◆ **What needs to be done**
In the material below, list every line carrying the string "higher".

>>>>

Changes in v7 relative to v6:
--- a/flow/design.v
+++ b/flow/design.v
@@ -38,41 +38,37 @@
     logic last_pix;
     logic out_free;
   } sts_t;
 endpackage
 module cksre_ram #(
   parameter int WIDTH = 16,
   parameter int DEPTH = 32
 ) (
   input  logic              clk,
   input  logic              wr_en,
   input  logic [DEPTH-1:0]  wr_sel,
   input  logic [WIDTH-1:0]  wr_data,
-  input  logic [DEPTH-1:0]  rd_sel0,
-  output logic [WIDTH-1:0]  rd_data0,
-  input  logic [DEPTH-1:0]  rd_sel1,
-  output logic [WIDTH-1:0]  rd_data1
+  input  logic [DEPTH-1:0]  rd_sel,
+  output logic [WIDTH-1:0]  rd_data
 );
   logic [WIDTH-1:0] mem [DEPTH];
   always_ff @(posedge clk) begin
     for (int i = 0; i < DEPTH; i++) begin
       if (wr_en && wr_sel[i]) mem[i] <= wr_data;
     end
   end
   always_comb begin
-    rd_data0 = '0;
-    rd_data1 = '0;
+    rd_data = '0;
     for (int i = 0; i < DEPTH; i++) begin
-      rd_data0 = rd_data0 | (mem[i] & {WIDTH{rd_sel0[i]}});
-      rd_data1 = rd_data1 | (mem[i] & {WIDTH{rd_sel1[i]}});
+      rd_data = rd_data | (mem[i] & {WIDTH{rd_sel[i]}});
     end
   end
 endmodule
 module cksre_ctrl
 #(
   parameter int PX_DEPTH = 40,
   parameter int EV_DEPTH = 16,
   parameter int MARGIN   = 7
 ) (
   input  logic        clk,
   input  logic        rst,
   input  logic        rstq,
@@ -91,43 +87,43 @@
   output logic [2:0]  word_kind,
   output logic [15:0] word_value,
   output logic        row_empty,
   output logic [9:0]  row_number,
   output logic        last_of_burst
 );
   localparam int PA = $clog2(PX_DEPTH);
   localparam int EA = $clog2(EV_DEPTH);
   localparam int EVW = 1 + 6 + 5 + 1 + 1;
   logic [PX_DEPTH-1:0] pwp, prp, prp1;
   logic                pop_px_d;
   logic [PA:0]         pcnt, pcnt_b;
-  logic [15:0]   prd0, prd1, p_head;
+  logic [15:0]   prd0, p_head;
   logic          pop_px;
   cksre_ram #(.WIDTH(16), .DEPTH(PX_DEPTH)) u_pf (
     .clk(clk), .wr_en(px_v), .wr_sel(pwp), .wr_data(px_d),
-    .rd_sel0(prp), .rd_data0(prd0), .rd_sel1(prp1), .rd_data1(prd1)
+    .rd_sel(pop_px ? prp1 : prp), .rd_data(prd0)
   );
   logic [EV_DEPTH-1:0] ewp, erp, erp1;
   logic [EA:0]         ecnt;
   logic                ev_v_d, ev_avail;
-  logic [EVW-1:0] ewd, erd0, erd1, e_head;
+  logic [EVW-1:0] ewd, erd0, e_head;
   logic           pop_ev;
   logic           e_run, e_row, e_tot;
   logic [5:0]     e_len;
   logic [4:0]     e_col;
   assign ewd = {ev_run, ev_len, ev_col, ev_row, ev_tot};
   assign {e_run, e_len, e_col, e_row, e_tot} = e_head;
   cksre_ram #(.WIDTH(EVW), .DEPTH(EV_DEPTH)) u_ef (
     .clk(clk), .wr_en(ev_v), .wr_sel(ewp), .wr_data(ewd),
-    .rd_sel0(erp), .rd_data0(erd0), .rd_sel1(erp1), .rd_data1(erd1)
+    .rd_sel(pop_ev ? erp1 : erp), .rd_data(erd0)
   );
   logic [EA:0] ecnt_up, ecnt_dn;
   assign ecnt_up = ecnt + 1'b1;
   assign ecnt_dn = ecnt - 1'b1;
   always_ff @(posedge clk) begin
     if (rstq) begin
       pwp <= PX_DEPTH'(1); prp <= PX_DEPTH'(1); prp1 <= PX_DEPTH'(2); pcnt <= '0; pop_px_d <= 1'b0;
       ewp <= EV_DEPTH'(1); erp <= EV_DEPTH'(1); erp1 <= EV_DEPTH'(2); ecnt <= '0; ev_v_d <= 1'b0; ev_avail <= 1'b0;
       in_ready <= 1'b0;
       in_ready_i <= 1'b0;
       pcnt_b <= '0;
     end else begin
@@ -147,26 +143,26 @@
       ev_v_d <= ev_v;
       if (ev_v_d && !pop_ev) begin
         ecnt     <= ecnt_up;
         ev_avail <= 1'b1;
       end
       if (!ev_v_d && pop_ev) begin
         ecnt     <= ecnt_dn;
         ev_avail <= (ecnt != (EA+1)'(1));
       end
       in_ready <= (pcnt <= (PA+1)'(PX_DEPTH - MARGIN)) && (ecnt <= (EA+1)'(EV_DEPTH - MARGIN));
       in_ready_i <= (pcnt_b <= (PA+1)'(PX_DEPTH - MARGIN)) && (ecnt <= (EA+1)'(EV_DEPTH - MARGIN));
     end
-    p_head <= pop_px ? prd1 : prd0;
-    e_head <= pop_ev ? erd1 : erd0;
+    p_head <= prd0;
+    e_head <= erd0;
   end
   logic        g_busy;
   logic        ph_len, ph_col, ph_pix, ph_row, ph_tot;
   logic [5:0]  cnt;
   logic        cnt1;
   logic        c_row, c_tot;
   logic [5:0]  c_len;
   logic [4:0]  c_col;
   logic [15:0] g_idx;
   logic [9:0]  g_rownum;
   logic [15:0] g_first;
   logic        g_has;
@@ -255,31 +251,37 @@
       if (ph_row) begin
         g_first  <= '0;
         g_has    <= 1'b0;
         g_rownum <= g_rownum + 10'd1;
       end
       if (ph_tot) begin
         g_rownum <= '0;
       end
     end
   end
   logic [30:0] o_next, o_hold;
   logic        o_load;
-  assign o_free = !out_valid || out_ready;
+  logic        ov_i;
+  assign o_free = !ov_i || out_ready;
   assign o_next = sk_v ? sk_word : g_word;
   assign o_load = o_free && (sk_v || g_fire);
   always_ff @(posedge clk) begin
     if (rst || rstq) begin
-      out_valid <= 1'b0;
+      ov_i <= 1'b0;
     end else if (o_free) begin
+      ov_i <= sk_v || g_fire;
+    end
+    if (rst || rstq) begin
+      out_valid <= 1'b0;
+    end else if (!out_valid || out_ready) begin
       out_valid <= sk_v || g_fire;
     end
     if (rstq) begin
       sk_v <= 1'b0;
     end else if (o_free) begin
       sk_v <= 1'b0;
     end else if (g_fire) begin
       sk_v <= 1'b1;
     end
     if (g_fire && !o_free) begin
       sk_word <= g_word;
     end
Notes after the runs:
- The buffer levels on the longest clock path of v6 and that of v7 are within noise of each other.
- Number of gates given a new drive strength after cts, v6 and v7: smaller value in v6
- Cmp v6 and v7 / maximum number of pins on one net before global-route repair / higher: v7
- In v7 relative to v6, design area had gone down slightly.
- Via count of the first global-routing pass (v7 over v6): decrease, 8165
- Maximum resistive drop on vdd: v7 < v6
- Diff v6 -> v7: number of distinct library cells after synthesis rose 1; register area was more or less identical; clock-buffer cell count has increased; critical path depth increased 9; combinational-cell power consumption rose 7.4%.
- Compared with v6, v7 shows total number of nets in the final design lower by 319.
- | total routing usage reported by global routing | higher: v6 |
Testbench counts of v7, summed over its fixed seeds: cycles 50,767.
Context: an optimization exercise on an open-source flow, tuned for small area, a short achievable clock period and few clock cycles. The choices shown serve that exercise and are no tape-out recipe.
RTL that was checked went through simulation tests only; none was proved equivalent to the original.
Only the layout flow was run in run 3; the RTL was not checked for function there.

$ cat design/flow/run.sh
#!/bin/bash
# synth_recipe.tcl (not shown) runs the flow's synth.tcl, then flattens the netlist and writes it again
# the make line also repeats each setting of config.mk as NAME=value (left out here)
make -C /OpenROAD-flow-scripts/flow DESIGN_CONFIG=/design/flow/config.mk WORK_HOME=/design/flow/orfs CLKGATE_MAP_FILE= SYNTH_SCRIPT=/design/flow/synth_recipe.tcl finish
$ cat design/flow/config.mk
export PLATFORM = sky130hd
export DESIGN_NAME = pn_eval_core
export DESIGN_NICKNAME = pn_eval_core
export VERILOG_FILES = /design/flow/design.v
export SDC_FILE = /design/flow/constraint.sdc
export NUM_CORES = 4
export LEC_CHECK = 0
export ABC_CLOCK_PERIOD_IN_PS = 3000
export CAP_MARGIN = 20
export CORE_MARGIN = 2
export CORE_UTILIZATION = 40
export SETUP_SLACK_MARGIN = 5
export SLEW_MARGIN = 20
$ cat design/flow/constraint.sdc
create_clock -name core_clock -period 11.0 [get_ports {clk}]
set_input_delay 2.2000 -clock core_clock [delete_from_list [all_inputs] [get_ports {clk}]]
set_output_delay 2.2000 -clock core_clock [all_outputs]
set_load 0.01 [all_outputs]
$ cat design/flow/design.v
package pn_pkg;
    localparam logic PN_POSTFIX = 1'b0;
    localparam logic PN_PREFIX  = 1'b1;
    localparam logic [1:0] OP_ADD = 2'b00;
    localparam logic [1:0] OP_SUB = 2'b01;
    localparam logic [1:0] OP_MUL = 2'b10;
    localparam logic [1:0] OP_ABS = 2'b11;
    typedef enum logic [2:0] {
        IDLE = 3'd0,
        RUN  = 3'd1,
        WAIT = 3'd2,
        REV  = 3'd3,
        OUT  = 3'd4
    } state_t;
endpackage
module pn_alu
#(
    parameter int unsigned DATA_W = 32
) (
    input  logic [DATA_W-1:0] a,
    input  logic [DATA_W-1:0] b,
    input  logic [1:0]        op,
    input  logic              swap,
    output logic [DATA_W-1:0] result
);
    logic [DATA_W-1:0] sum, d_ab, d_ba, dif, ndif;
    assign sum  = a + b;
    assign d_ab = a - b;
    assign d_ba = b - a;
    assign dif  = swap ? d_ba : d_ab;
    assign ndif = swap ? d_ab : d_ba;
    always_comb begin
        case (op)
            pn_pkg::OP_SUB: result = dif;
            pn_pkg::OP_ABS: result = dif[DATA_W-1] ? ndif : dif;
            default:        result = sum;
        endcase
    end
endmodule
module pn_eval_core
#(
    parameter int unsigned OPND_W    = 3,
    parameter int unsigned DATA_W    = 32,
    parameter int unsigned TOK_DEPTH = 16,
    parameter int unsigned STK_DEPTH = 8
) (
    input  logic                     clk,
    input  logic                     rst,
    input  logic                     in_valid,
    input  logic                     mode,
    input  logic                     operator,
    input  logic [OPND_W-1:0]        in,
    output logic                     busy,
    output logic                     out_valid,
    output logic signed [DATA_W-1:0] out,
    output logic                     err
);
    localparam int unsigned TOK_W  = OPND_W + 1;
    localparam int unsigned TCNT_W = $clog2(TOK_DEPTH + 1);
    localparam int unsigned TIDX_W = $clog2(TOK_DEPTH);
    localparam int unsigned SCNT_W = $clog2(STK_DEPTH + 1);
    localparam int unsigned SIDX_W = $clog2(STK_DEPTH);
    localparam int unsigned OS_D   = STK_DEPTH;
    localparam int unsigned DCNT_W = TCNT_W + 1;    
    localparam logic signed [DCNT_W-1:0] D_ONE  = 1;
    localparam logic signed [DCNT_W-1:0] D_MONE = -1;
    localparam logic signed [DCNT_W-1:0] D_MAX  = STK_DEPTH;
    typedef enum logic [2:0] {
        K_NONE, K_PUSH, K_OSPUSH, K_STKOP, K_IMMOP, K_CASC
    } kind_t;
    pn_pkg::state_t state, state_d;
    logic [TOK_W-1:0]  tok_mem [TOK_DEPTH];
    logic [TCNT_W-1:0] wp, rp;
    logic              mode_q, ovf;
    logic              tq_v, tq_op;
    logic signed [DCNT_W-1:0] dp, dmax, dmin;
    logic              perr;
    logic [DATA_W-1:0] vs [STK_DEPTH];
    logic [SCNT_W-1:0] sp;
    logic              os_v  [OS_D];
    logic              os_l  [OS_D];
    logic [1:0]        os_op [OS_D];
    logic              casc, revf;
    logic [DATA_W-1:0] ms, mc;
    logic              cpa, acc;
    logic [SIDX_W-1:0] oidx;
    logic [SCNT_W-1:0] ocnt;
    logic              oasc;
    logic              rev, pre, avail;
    logic [TOK_W-1:0]  tok_h;
    logic              h_op;
    logic [DATA_W-1:0] h_val;
    kind_t             kind;
    logic [1:0]        eop;
    logic              is_alu, mul_first, complete, consume;
    assign rev   = (state == pn_pkg::REV);
    assign pre   = mode_q & ~rev;
    assign avail = rev | (rp != wp);
    assign tok_h = tok_mem[TIDX_W'(rp)];
    assign h_op  = tok_h[TOK_W-1];
    assign h_val = DATA_W'(tok_h[OPND_W-1:0]);
    always_comb begin
        if (pre && casc)           kind = K_CASC;
        else if (!avail)           kind = K_NONE;
        else if (!h_op)            kind = (pre && os_v[0] && os_l[0]) ? K_IMMOP : K_PUSH;
        else                       kind = pre ? K_OSPUSH : K_STKOP;
    end
    assign eop       = (kind == K_STKOP) ? tok_h[1:0] : os_op[0];
    assign is_alu    = (kind == K_STKOP) || (kind == K_IMMOP) || (kind == K_CASC);
    assign mul_first = is_alu && (eop == pn_pkg::OP_MUL) && !cpa;
    assign complete  = (kind != K_NONE) && !mul_first;
    assign consume   = complete && (kind != K_CASC);
    logic [DATA_W-1:0] alu_a, alu_b, alu_r;
    logic              imm_mode;
    assign imm_mode = (kind == K_IMMOP);
    assign alu_a = cpa ? ms : (imm_mode ? vs[0] : vs[1]);
    assign alu_b = cpa ? mc : (imm_mode ? h_val : vs[0]);
    pn_alu #(.DATA_W(DATA_W)) u_alu (
        .a      (alu_a),
        .b      (alu_b),
        .op     (cpa ? pn_pkg::OP_ADD : eop),
        .swap   (rev & ~cpa),
        .result (alu_r)
    );
    logic              small0, small1, x_is0, m_last;
    logic [DATA_W-1:0] mx, r0, r1, r2, s1, c1, s2, c2, ms_d, mc_d, sa, ca;
    logic [2:0]        mm;
    assign small0 = (vs[0][DATA_W-1:3] == '0);
    assign small1 = (vs[1][DATA_W-1:3] == '0);
    assign x_is0  = imm_mode || (!small0 && small1 && !acc);
    assign m_last = imm_mode || small0 || (small1 && !acc);
    assign mx     = x_is0 ? vs[0] : vs[1];
    assign mm     = imm_mode ? tok_h[2:0] : (x_is0 ? vs[1][2:0] : vs[0][2:0]);
    assign r0     = mx & {DATA_W{mm[0]}};
    assign r1     = (mx << 1) & {DATA_W{mm[1]}};
    assign r2     = (mx << 2) & {DATA_W{mm[2]}};
    assign sa     = acc ? ms : '0;
    assign ca     = acc ? mc : '0;
    assign s1   = r0 ^ r1 ^ r2;
    assign c1   = ((r0 & r1) | (r0 & r2) | (r1 & r2)) << 1;
    assign s2   = sa ^ ca ^ s1;
    assign c2   = ((sa & ca) | (sa & s1) | (ca & s1)) << 1;
    assign ms_d = c1 ^ s2 ^ c2;
    assign mc_d = ((c1 & s2) | (c1 & c2) | (s2 & c2)) << 1;
    logic [DATA_W-1:0] vs_d [STK_DEPTH];
    logic [SCNT_W-1:0] sp_d;
    logic              os_v_d [OS_D];
    logic              os_l_d [OS_D];
    logic [1:0]        os_op_d [OS_D];
    logic              casc_d, revf_d, cpa_d, acc_d;
    logic [TCNT_W-1:0] rp_d;
    logic              eng_on;
    assign eng_on = (state == pn_pkg::RUN) || (state == pn_pkg::WAIT) || rev;
    always_comb begin
        for (int i = 0; i < int'(STK_DEPTH); i++) vs_d[i] = vs[i];
        for (int i = 0; i < int'(OS_D); i++) begin
            os_v_d[i]  = os_v[i];
            os_l_d[i]  = os_l[i];
            os_op_d[i] = os_op[i];
        end
        sp_d   = sp;
        casc_d = casc;
        revf_d = revf;
        cpa_d  = cpa;
        acc_d  = acc;
        rp_d   = rp;
        if (eng_on) begin
            if (mul_first) begin
                cpa_d = m_last;
                acc_d = !m_last;
                if (!m_last) begin
                    vs_d[0] = vs[0] >> 3;
                    vs_d[1] = vs[1] << 3;
                end
            end else if (complete) begin
                cpa_d = 1'b0;
                acc_d = 1'b0;
                if (consume) rp_d = rev ? rp - TCNT_W'(1) : rp + TCNT_W'(1);
                case (kind)
                    K_PUSH: begin
                        for (int i = 1; i < int'(STK_DEPTH); i++) vs_d[i] = vs[i-1];
                        vs_d[0] = h_val;
                        sp_d    = sp + SCNT_W'(1);
                        if (pre) begin
                            if (sp == SCNT_W'(STK_DEPTH)) revf_d = 1'b1;
                            if (os_v[0]) os_l_d[0] = 1'b1;
                        end
                    end
                    K_OSPUSH: begin
                        for (int i = 1; i < int'(OS_D); i++) begin
                            os_v_d[i]  = os_v[i-1];
                            os_l_d[i]  = os_l[i-1];
                            os_op_d[i] = os_op[i-1];
                        end
                        os_v_d[0]  = 1'b1;
                        os_l_d[0]  = 1'b0;
                        os_op_d[0] = tok_h[1:0];
                    end
                    default: begin   
                        vs_d[0] = alu_r;
                        if (kind != K_IMMOP) begin
                            for (int i = 1; i < int'(STK_DEPTH) - 1; i++) vs_d[i] = vs[i+1];
                            sp_d = sp - SCNT_W'(1);
                        end
                        if (kind != K_STKOP) begin
                            for (int i = 0; i < int'(OS_D) - 1; i++) begin
                                os_v_d[i]  = os_v[i+1];
                                os_l_d[i]  = os_l[i+1];
                                os_op_d[i] = os_op[i+1];
                            end
                            os_v_d[OS_D-1] = 1'b0;
                            casc_d = os_v[1] && os_l[1];
                            if (os_v[1]) os_l_d[0] = 1'b1;
                        end
                    end
                endcase
            end
        end
    end
    logic ms_we;
    assign ms_we = eng_on && mul_first;
    logic signed [DCNT_W-1:0] dd, dp_n, dt, dmax_f, dmin_f;
    logic                     post_ok, pre_ok, bad;
    assign dd     = tq_op ? D_MONE : D_ONE;
    assign dp_n   = dp + dd;
    assign dt     = tq_v ? dp_n : dp;
    assign dmax_f = (tq_v && dp > dmax) ? dp : dmax;
    assign dmin_f = (tq_v && dp < dmin) ? dp : dmin;
    assign post_ok = !perr && (dt >= D_ONE) && (dt <= D_MAX);
    assign pre_ok  = (dt > dmax_f) && (dt <= dmin_f + D_MAX);
    assign bad     = ovf || (mode_q ? !pre_ok : !post_ok);
    logic              busy_d, out_valid_d, err_d;
    logic [DATA_W-1:0] out_d, out_sel, bot_old;
    logic [SIDX_W-1:0] oidx_d, rd_idx;
    logic [SCNT_W-1:0] ocnt_d;
    logic              oasc_d, done_next, eng_reset, ended;
    assign done_next = (rp_d == wp) && !casc_d && !cpa_d && !acc_d;
    assign rd_idx    = (state == pn_pkg::OUT) ? oidx : SIDX_W'(sp - SCNT_W'(1));
    assign out_sel   = vs[rd_idx];
    always_comb begin
        state_d     = state;
        busy_d      = busy;
        out_valid_d = 1'b0;
        out_d       = '0;
        err_d       = 1'b0;
        oidx_d      = oidx;
        ocnt_d      = ocnt;
        oasc_d      = oasc;
        eng_reset   = 1'b0;
        ended       = 1'b0;
        case (state)
            pn_pkg::IDLE: begin
                busy_d = 1'b0;
                if (in_valid) begin
                    eng_reset = 1'b1;
                    busy_d    = 1'b1;
                    state_d   = pn_pkg::RUN;
                end
            end
            pn_pkg::RUN: begin
                ended = !in_valid;
            end
            pn_pkg::WAIT: begin
                ended = 1'b1;
            end
            pn_pkg::REV: begin
                if (consume && rp == '0) begin
                    state_d = pn_pkg::OUT;
                    oidx_d  = '0;
                    ocnt_d  = sp_d;
                    oasc_d  = 1'b1;
                end
            end
            pn_pkg::OUT: begin
                out_valid_d = 1'b1;
                out_d       = out_sel;
                oidx_d      = oasc ? oidx + SIDX_W'(1) : oidx - SIDX_W'(1);
                ocnt_d      = ocnt - SCNT_W'(1);
                if (ocnt == SCNT_W'(1)) begin
                    busy_d  = 1'b0;
                    state_d = pn_pkg::IDLE;
                end
            end
            default: state_d = pn_pkg::IDLE;
        endcase
        if (ended) begin
            if (state == pn_pkg::RUN && bad) begin
                out_valid_d = 1'b1;
                err_d       = 1'b1;
                busy_d      = 1'b0;
                state_d     = pn_pkg::IDLE;
            end else if (done_next && !revf_d) begin
                out_valid_d = 1'b1;
                out_d       = (sp_d == SCNT_W'(1)) ? vs_d[0] : out_sel;
                oidx_d      = SIDX_W'(sp_d - SCNT_W'(2));
                ocnt_d      = sp_d - SCNT_W'(1);
                oasc_d      = 1'b0;
                if (sp_d == SCNT_W'(1)) begin
                    busy_d  = 1'b0;
                    state_d = pn_pkg::IDLE;
                end else begin
                    state_d = pn_pkg::OUT;
                end
            end else if (done_next) begin
                state_d = pn_pkg::REV;
            end else begin
                state_d = pn_pkg::WAIT;
            end
        end
    end
    always_ff @(posedge clk) begin
        if (rst) begin
            state     <= pn_pkg::IDLE;
            busy      <= 1'b0;
            out_valid <= 1'b0;
            out       <= '0;
            err       <= 1'b0;
        end else begin
            state     <= state_d;
            busy      <= busy_d;
            out_valid <= out_valid_d;
            out       <= out_d;
            err       <= err_d;
        end
    end
    always_ff @(posedge clk) begin
        if (eng_reset) begin
            tok_mem[0] <= {operator, in};
            wp     <= TCNT_W'(1);
            mode_q <= mode;
            ovf    <= 1'b0;
            tq_v   <= 1'b1;
            tq_op  <= operator;
            dp     <= '0;
            dmax   <= '0;
            dmin   <= '0;
            perr   <= 1'b0;
        end else begin
            tq_v  <= 1'b0;
            tq_op <= operator;
            if (state == pn_pkg::RUN && in_valid) begin
                if (wp == TCNT_W'(TOK_DEPTH)) begin
                    ovf <= 1'b1;
                end else begin
                    tok_mem[TIDX_W'(wp)] <= {operator, in};
                    wp   <= wp + TCNT_W'(1);
                    tq_v <= 1'b1;
                end
            end
            if (tq_v) begin
                dp   <= dp_n;
                dmax <= dmax_f;
                dmin <= dmin_f;
                if (dp_n < D_ONE || dp_n > D_MAX) perr <= 1'b1;
            end
        end
    end
    always_ff @(posedge clk) begin
        if (eng_reset) begin
            rp   <= '0;
            sp   <= '0;
            casc <= 1'b0;
            revf <= 1'b0;
            cpa  <= 1'b0;
            acc  <= 1'b0;
            for (int i = 0; i < int'(OS_D); i++) os_v[i] <= 1'b0;
        end else begin
            if (state_d == pn_pkg::REV && state != pn_pkg::REV) begin
                rp <= wp - TCNT_W'(1);
                sp <= '0;
            end else begin
                rp <= rp_d;
                sp <= sp_d;
            end
            casc <= casc_d;
            revf <= revf_d;
            cpa  <= cpa_d;
            acc  <= acc_d;
            for (int i = 0; i < int'(OS_D); i++) os_v[i] <= os_v_d[i];
        end
        for (int i = 0; i < int'(OS_D); i++) begin
            os_l[i]  <= os_l_d[i];
            os_op[i] <= os_op_d[i];
        end
        for (int i = 0; i < int'(STK_DEPTH); i++) vs[i] <= vs_d[i];
        if (ms_we) begin
            ms <= ms_d;
            mc <= mc_d;
        end
        oidx <= oidx_d;
        ocnt <= ocnt_d;
        oasc <= oasc_d;
    end
endmodule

<<<<

◆ **Response area**
- Cmp v6 and v7 / maximum number of pins on one net before global-route repair / higher: v7
- | total routing usage reported by global routing | higher: v6 |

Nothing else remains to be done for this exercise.